_What this task involves_
One part of the entries below is wanted: the lines from the one containing "met1: 45 / 29200" through the one containing "after detailed placement: 13700 / 1070". Write those out exactly and nothing else.

▽

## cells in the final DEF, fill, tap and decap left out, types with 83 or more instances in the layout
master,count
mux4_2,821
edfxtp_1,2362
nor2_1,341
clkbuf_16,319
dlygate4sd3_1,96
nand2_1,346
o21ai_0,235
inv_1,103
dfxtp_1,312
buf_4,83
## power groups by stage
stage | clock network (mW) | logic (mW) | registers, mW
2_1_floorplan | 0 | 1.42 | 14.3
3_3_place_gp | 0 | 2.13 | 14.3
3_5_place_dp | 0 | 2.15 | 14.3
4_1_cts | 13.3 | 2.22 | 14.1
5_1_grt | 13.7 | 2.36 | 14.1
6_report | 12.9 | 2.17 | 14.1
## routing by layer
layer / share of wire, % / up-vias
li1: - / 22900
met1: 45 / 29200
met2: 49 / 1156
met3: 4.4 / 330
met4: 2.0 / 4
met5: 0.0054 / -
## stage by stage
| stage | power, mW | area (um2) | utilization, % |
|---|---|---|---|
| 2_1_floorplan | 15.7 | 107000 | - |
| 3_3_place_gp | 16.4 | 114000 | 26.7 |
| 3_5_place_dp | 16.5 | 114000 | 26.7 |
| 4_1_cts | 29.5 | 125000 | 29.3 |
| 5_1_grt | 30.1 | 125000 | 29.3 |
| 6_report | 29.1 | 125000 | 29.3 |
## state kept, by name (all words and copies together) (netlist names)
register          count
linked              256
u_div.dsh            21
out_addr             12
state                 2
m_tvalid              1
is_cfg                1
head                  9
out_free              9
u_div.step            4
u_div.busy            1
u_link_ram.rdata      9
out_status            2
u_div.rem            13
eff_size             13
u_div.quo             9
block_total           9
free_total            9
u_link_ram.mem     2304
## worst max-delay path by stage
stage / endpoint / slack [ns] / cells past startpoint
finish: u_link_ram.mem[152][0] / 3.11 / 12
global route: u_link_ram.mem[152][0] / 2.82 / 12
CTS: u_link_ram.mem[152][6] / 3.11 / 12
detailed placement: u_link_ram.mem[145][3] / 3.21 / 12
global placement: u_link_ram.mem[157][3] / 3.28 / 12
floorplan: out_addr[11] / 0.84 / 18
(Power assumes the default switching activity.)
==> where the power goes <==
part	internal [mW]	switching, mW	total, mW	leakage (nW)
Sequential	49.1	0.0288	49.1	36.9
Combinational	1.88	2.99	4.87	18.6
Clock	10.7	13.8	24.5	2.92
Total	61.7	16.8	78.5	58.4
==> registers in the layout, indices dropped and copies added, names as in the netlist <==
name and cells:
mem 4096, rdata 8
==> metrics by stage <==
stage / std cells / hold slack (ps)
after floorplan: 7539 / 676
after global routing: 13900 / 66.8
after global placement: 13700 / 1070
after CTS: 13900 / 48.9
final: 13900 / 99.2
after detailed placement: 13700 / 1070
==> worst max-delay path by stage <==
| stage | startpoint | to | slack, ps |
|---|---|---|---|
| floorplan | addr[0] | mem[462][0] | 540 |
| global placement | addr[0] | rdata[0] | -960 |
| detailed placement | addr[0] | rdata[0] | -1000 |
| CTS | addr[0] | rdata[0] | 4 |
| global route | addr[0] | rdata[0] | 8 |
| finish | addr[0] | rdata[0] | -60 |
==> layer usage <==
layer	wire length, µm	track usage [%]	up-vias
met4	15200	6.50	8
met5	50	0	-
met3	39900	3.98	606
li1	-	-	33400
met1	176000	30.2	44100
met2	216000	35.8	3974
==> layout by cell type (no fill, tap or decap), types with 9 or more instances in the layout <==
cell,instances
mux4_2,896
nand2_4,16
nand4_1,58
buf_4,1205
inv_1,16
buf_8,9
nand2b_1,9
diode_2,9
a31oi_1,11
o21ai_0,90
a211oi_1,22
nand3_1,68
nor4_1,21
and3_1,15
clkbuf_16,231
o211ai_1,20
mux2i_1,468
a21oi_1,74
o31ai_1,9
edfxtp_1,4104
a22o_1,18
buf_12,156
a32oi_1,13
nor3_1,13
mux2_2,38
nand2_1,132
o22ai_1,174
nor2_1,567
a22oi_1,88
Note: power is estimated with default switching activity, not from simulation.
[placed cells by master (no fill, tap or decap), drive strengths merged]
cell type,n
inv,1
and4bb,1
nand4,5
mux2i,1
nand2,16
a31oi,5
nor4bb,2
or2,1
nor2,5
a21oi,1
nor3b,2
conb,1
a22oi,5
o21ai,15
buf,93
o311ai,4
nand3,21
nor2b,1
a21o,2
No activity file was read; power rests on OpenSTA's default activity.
[src/tcfm_pkg.sv]
// shared types and constants for the three-class fifo manager
// request and result payload structs, request, queue and status codes
// no dependencies

package tcfm_pkg;

    localparam int REQ_TYPE_W   = 2;
    localparam int QSEL_W       = 2;
    localparam int ID_FIELD_W   = 16;
    localparam int STATUS_W     = 2;
    localparam int ITEM_COUNT_W = 5;
    localparam int NUM_QUEUES   = 3;

    // request codes
    localparam logic [REQ_TYPE_W-1:0] REQ_PUSH = 2'd0;
    localparam logic [REQ_TYPE_W-1:0] REQ_POP  = 2'd1;
    localparam logic [REQ_TYPE_W-1:0] REQ_MOVE = 2'd2;
    localparam logic [REQ_TYPE_W-1:0] REQ_PEEK = 2'd3;

    // queue selector codes
    localparam logic [QSEL_W-1:0] QSEL_READY    = 2'd0;
    localparam logic [QSEL_W-1:0] QSEL_DEVICE   = 2'd1;
    localparam logic [QSEL_W-1:0] QSEL_FINISHED = 2'd2;
    localparam logic [QSEL_W-1:0] QSEL_NONE     = 2'd3;

    // result status codes
    localparam logic [STATUS_W-1:0] STAT_DONE  = 2'd0;
    localparam logic [STATUS_W-1:0] STAT_EMPTY = 2'd1;
    localparam logic [STATUS_W-1:0] STAT_FULL  = 2'd2;

    typedef struct packed {
        logic [REQ_TYPE_W-1:0] req_type;
        logic [QSEL_W-1:0]     queue_sel;
        logic [QSEL_W-1:0]     dest_queue;
        logic [ID_FIELD_W-1:0] proc_id;
    } tcfm_req_t;

    typedef struct packed {
        logic [STATUS_W-1:0]     status;
        logic [ID_FIELD_W-1:0]   item_id;
        logic [ITEM_COUNT_W-1:0] item_count;
    } tcfm_rsp_t;

endpackage

[src/tcfm_ram.sv]
// generic single-port-write, single-port-read ram with registered read data
// no dependencies; contents are undefined until written

module tcfm_ram #(
    parameter int WIDTH = 16,
    parameter int DEPTH = 48
) (
    input  logic                     aclk,
    input  logic                     we,
    input  logic [$clog2(DEPTH)-1:0] waddr,
    input  logic [WIDTH-1:0]         wdata,
    input  logic                     re,
    input  logic [$clog2(DEPTH)-1:0] raddr,
    output logic [WIDTH-1:0]         rdata
);

    logic [WIDTH-1:0] mem [DEPTH];

    always_ff @(posedge aclk) begin
        if (we) begin
            mem[waddr] <= wdata;
        end
        if (re) begin
            rdata <= mem[raddr];
        end
    end

endmodule

[src/three_class_fifo_manager_unit.sv]
// top level of the three-class fifo manager: queue pointers, request sequencer, result register
// depends on tcfm_pkg and tcfm_ram

// Keeps three fifo queues of process identifiers (ready, device wait, finished) in one
// shared ram of 3*QUEUE_DEPTH entries, with head, tail and fill count per queue in flops.
// Each request pushes, pops, peeks or moves the head of one queue to the tail of another,
// and yields exactly one result with a status, the identifier involved and a fill count.
// In the accept cycle the head entry of the source queue is read from the ram, and in the
// update cycle the result is formed, the pointers are updated and a push or move writes the
// destination tail. The sequencer then returns to accepting; no new request is taken until
// the last one has finished its update cycle. The result sits in an output register, so a
// new request is accepted while an earlier result still waits; the update cycle stalls only
// when that register is still occupied. Selector value three names no queue: as a source
// it reads as empty, as a destination it reads as full.
// The ram has no reset; a value read from it is used only when the source queue is not empty.

module three_class_fifo_manager_unit
    import tcfm_pkg::*;
#(
    parameter int QUEUE_DEPTH = 16,
    parameter int ID_WIDTH    = 16
) (
    input  logic      aclk,
    input  logic      aresetn,
    input  logic      s_valid,
    output logic      s_ready,
    input  tcfm_req_t s_payload,
    output logic      m_valid,
    input  logic      m_ready,
    output tcfm_rsp_t m_payload
);

    localparam int IDX_W     = $clog2(QUEUE_DEPTH);
    localparam int CNT_W     = $clog2(QUEUE_DEPTH + 1);
    localparam int RAM_DEPTH = NUM_QUEUES * QUEUE_DEPTH;
    localparam int ADDR_W    = $clog2(RAM_DEPTH);

    // sequencer states
    localparam logic S_IDLE = 1'b0;
    localparam logic S_EXEC = 1'b1;

    localparam logic [CNT_W-1:0] FULL_CNT = CNT_W'(QUEUE_DEPTH);

    // ram base of a queue plus slot index
    function automatic logic [ADDR_W-1:0] slot_addr(input logic [QSEL_W-1:0] q,
                                                    input logic [IDX_W-1:0]  idx);
        logic [ADDR_W-1:0] base;
        case (q)
            QSEL_DEVICE:   base = ADDR_W'(QUEUE_DEPTH);
            QSEL_FINISHED: base = ADDR_W'(2 * QUEUE_DEPTH);
            default:       base = '0;
        endcase
        return base + ADDR_W'(idx);
    endfunction

    // circular increment of a slot index
    function automatic logic [IDX_W-1:0] next_idx(input logic [IDX_W-1:0] idx);
        return (idx == IDX_W'(QUEUE_DEPTH - 1)) ? '0 : idx + 1'b1;
    endfunction

    // sequencer and captured request
    logic      state_reg, state_next;
    tcfm_req_t req_reg;

    // per-queue pointers and counts
    logic [IDX_W-1:0] head_reg  [NUM_QUEUES];
    logic [IDX_W-1:0] head_next [NUM_QUEUES];
    logic [IDX_W-1:0] tail_reg  [NUM_QUEUES];
    logic [IDX_W-1:0] tail_next [NUM_QUEUES];
    logic [CNT_W-1:0] count_reg [NUM_QUEUES];
    logic [CNT_W-1:0] count_next[NUM_QUEUES];

    // result register
    logic      m_valid_reg, m_valid_next;
    tcfm_rsp_t m_payload_reg;

    // ram signals
    logic                mem_we;
    logic [ADDR_W-1:0]   mem_waddr;
    logic [ID_WIDTH-1:0] mem_wdata;
    logic                mem_re;
    logic [ADDR_W-1:0]   mem_raddr;
    logic [ID_WIDTH-1:0] mem_rdata;

    // request decode in the update cycle
    logic [QSEL_W-1:0]   src_q, dst_q, in_q;
    logic                src_ok, dst_ok;
    logic [ID_WIDTH-1:0] push_id;
    logic [ID_WIDTH+ID_FIELD_W-1:0] push_ext;
    logic                commit;

    // result fields before width fitting
    logic [STATUS_W-1:0]            rsp_status;
    logic [ID_WIDTH-1:0]            rsp_id;
    logic [CNT_W-1:0]               rsp_count;
    logic [ID_WIDTH+ID_FIELD_W-1:0] rsp_id_ext;
    logic [CNT_W+ITEM_COUNT_W-1:0]  rsp_count_ext;

    assign s_ready   = (state_reg == S_IDLE);
    assign m_valid   = m_valid_reg;
    assign m_payload = m_payload_reg;

    // update cycle may finish once the result register is free
    assign commit = (state_reg == S_EXEC) && (!m_valid_reg || m_ready);

    // head read of the source queue in the accept cycle
    assign in_q      = (s_payload.queue_sel == QSEL_NONE) ? QSEL_READY : s_payload.queue_sel;
    assign mem_re    = s_valid && s_ready;
    assign mem_raddr = slot_addr(in_q, head_reg[in_q]);

    // identifier kept to ID_WIDTH bits, zero-extended if wider than the field
    assign push_ext = {{ID_WIDTH{1'b0}}, req_reg.proc_id};
    assign push_id  = push_ext[ID_WIDTH-1:0];

    assign src_ok = (req_reg.queue_sel != QSEL_NONE);
    assign dst_ok = (req_reg.dest_queue != QSEL_NONE);
    assign src_q  = src_ok ? req_reg.queue_sel : QSEL_READY;
    assign dst_q  = dst_ok ? req_reg.dest_queue : QSEL_READY;

    tcfm_ram #(
        .WIDTH (ID_WIDTH),
        .DEPTH (RAM_DEPTH)
    ) u_entry_ram (
        .aclk  (aclk),
        .we    (mem_we),
        .waddr (mem_waddr),
        .wdata (mem_wdata),
        .re    (mem_re),
        .raddr (mem_raddr),
        .rdata (mem_rdata)
    );

    // request execution: pointer update, ram write and result
    always_comb begin
        head_next  = head_reg;
        tail_next  = tail_reg;
        count_next = count_reg;
        mem_we     = 1'b0;
        mem_waddr  = slot_addr(src_q, tail_reg[src_q]);
        mem_wdata  = push_id;
        rsp_status = STAT_DONE;
        rsp_id     = '0;
        rsp_count  = '0;

        if (req_reg.req_type == REQ_PUSH) begin
            if (!src_ok) begin
                rsp_status = STAT_FULL;
            end else if (count_reg[src_q] == FULL_CNT) begin
                rsp_status = STAT_FULL;
                rsp_count  = count_reg[src_q];
            end else begin
                mem_we            = commit;
                tail_next[src_q]  = next_idx(tail_reg[src_q]);
                count_next[src_q] = count_reg[src_q] + 1'b1;
                rsp_id            = push_id;
                rsp_count         = count_next[src_q];
            end
        end else if (!src_ok || count_reg[src_q] == '0) begin
            // empty or missing source queue
            rsp_status = STAT_EMPTY;
        end else if (req_reg.req_type == REQ_PEEK) begin
            rsp_id    = mem_rdata;
            rsp_count = count_reg[src_q];
        end else if (req_reg.req_type == REQ_POP) begin
            head_next[src_q]  = next_idx(head_reg[src_q]);
            count_next[src_q] = count_reg[src_q] - 1'b1;
            if (count_next[src_q] == '0) begin
                head_next[src_q] = '0;
                tail_next[src_q] = '0;
            end
            rsp_id    = mem_rdata;
            rsp_count = count_next[src_q];
        end else begin
            // move: destination checks, then take head and append
            if (!dst_ok) begin
                rsp_status = STAT_FULL;
            end else if (dst_q != src_q && count_reg[dst_q] == FULL_CNT) begin
                rsp_status = STAT_FULL;
                rsp_count  = count_reg[dst_q];
            end else begin
                head_next[src_q]  = next_idx(head_reg[src_q]);
                count_next[src_q] = count_reg[src_q] - 1'b1;
                if (count_next[src_q] == '0) begin
                    head_next[src_q] = '0;
                    tail_next[src_q] = '0;
                end
                mem_we            = commit;
                mem_waddr         = slot_addr(dst_q, tail_next[dst_q]);
                mem_wdata         = mem_rdata;
                tail_next[dst_q]  = next_idx(tail_next[dst_q]);
                count_next[dst_q] = count_next[dst_q] + 1'b1;
                rsp_id            = mem_rdata;
                rsp_count         = count_next[dst_q];
            end
        end
    end

    // fit result to the port field widths
    assign rsp_id_ext    = {{ID_FIELD_W{1'b0}}, rsp_id};
    assign rsp_count_ext = {{ITEM_COUNT_W{1'b0}}, rsp_count};

    // sequencer next state
    always_comb begin
        state_next = state_reg;
        unique case (state_reg)
            S_IDLE: begin
                if (s_valid) begin
                    state_next = S_EXEC;
                end
            end
            S_EXEC: begin
                if (commit) begin
                    state_next = S_IDLE;
                end
            end
            default: begin
                state_next = S_IDLE;
            end
        endcase
    end

    // result register handshake
    always_comb begin
        m_valid_next = m_valid_reg;
        if (commit) begin
            m_valid_next = 1'b1;
        end else if (m_ready) begin
            m_valid_next = 1'b0;
        end
    end

    always_ff @(posedge aclk) begin
        if (!aresetn) begin
            state_reg   <= S_IDLE;
            m_valid_reg <= 1'b0;
            for (int q = 0; q < NUM_QUEUES; q++) begin
                head_reg[q]  <= '0;
                tail_reg[q]  <= '0;
                count_reg[q] <= '0;
            end
        end else begin
            state_reg   <= state_next;
            m_valid_reg <= m_valid_next;
            if (commit) begin
                head_reg  <= head_next;
                tail_reg  <= tail_next;
                count_reg <= count_next;
            end
        end
    end

    // payload registers, no reset
    always_ff @(posedge aclk) begin
        if (s_valid && s_ready) begin
            req_reg <= s_payload;
        end
        if (commit) begin
            m_payload_reg.status     <= rsp_status;
            m_payload_reg.item_id    <= rsp_id_ext[ID_FIELD_W-1:0];
            m_payload_reg.item_count <= rsp_count_ext[ITEM_COUNT_W-1:0];
        end
    end

    // no second request while one is in flight
    a_one_in_flight: assert property (@(posedge aclk) disable iff (!aresetn)
        (s_valid && s_ready) |=> !s_ready)
        else $error("request accepted while another is in flight");

    // fill counts never exceed the queue depth
    a_count_bound: assert property (@(posedge aclk) disable iff (!aresetn)
        (count_reg[0] <= FULL_CNT) && (count_reg[1] <= FULL_CNT)
        && (count_reg[2] <= FULL_CNT))
        else $error("fill count above queue depth");

    // an empty queue has both pointers at zero
    a_empty_ptrs: assert property (@(posedge aclk) disable iff (!aresetn)
        ((count_reg[0] != '0) || (head_reg[0] == '0 && tail_reg[0] == '0))
        && ((count_reg[1] != '0) || (head_reg[1] == '0 && tail_reg[1] == '0))
        && ((count_reg[2] != '0) || (head_reg[2] == '0 && tail_reg[2] == '0)))
        else $error("empty queue with nonzero pointers");

    // a failed request reports identifier zero
    a_fail_zero_id: assert property (@(posedge aclk) disable iff (!aresetn)
        (m_valid && m_payload.status != STAT_DONE) |-> (m_payload.item_id == '0))
        else $error("failed request with nonzero identifier");

    // pointers and fill counts only move in an update cycle; the check covers the fill counts
    a_ptr_hold: assert property (@(posedge aclk) disable iff (!aresetn)
        !commit |=> ($stable(count_reg[0]) && $stable(count_reg[1])
        && $stable(count_reg[2])))
        else $error("fill count changed outside an update cycle");

endmodule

△

_Solution_
met1: 45 / 29200
met2: 49 / 1156
met3: 4.4 / 330
met4: 2.0 / 4
met5: 0.0054 / -
## stage by stage
| stage | power, mW | area (um2) | utilization, % |
|---|---|---|---|
| 2_1_floorplan | 15.7 | 107000 | - |
| 3_3_place_gp | 16.4 | 114000 | 26.7 |
| 3_5_place_dp | 16.5 | 114000 | 26.7 |
| 4_1_cts | 29.5 | 125000 | 29.3 |
| 5_1_grt | 30.1 | 125000 | 29.3 |
| 6_report | 29.1 | 125000 | 29.3 |
## state kept, by name (all words and copies together) (netlist names)
register          count
linked              256
u_div.dsh            21
out_addr             12
state                 2
m_tvalid              1
is_cfg                1
head                  9
out_free              9
u_div.step            4
u_div.busy            1
u_link_ram.rdata      9
out_status            2
u_div.rem            13
eff_size             13
u_div.quo             9
block_total           9
free_total            9
u_link_ram.mem     2304
## worst max-delay path by stage
stage / endpoint / slack [ns] / cells past startpoint
finish: u_link_ram.mem[152][0] / 3.11 / 12
global route: u_link_ram.mem[152][0] / 2.82 / 12
CTS: u_link_ram.mem[152][6] / 3.11 / 12
detailed placement: u_link_ram.mem[145][3] / 3.21 / 12
global placement: u_link_ram.mem[157][3] / 3.28 / 12
floorplan: out_addr[11] / 0.84 / 18
(Power assumes the default switching activity.)
==> where the power goes <==
part	internal [mW]	switching, mW	total, mW	leakage (nW)
Sequential	49.1	0.0288	49.1	36.9
Combinational	1.88	2.99	4.87	18.6
Clock	10.7	13.8	24.5	2.92
Total	61.7	16.8	78.5	58.4
==> registers in the layout, indices dropped and copies added, names as in the netlist <==
name and cells:
mem 4096, rdata 8
==> metrics by stage <==
stage / std cells / hold slack (ps)
after floorplan: 7539 / 676
after global routing: 13900 / 66.8
after global placement: 13700 / 1070
after CTS: 13900 / 48.9
final: 13900 / 99.2
after detailed placement: 13700 / 1070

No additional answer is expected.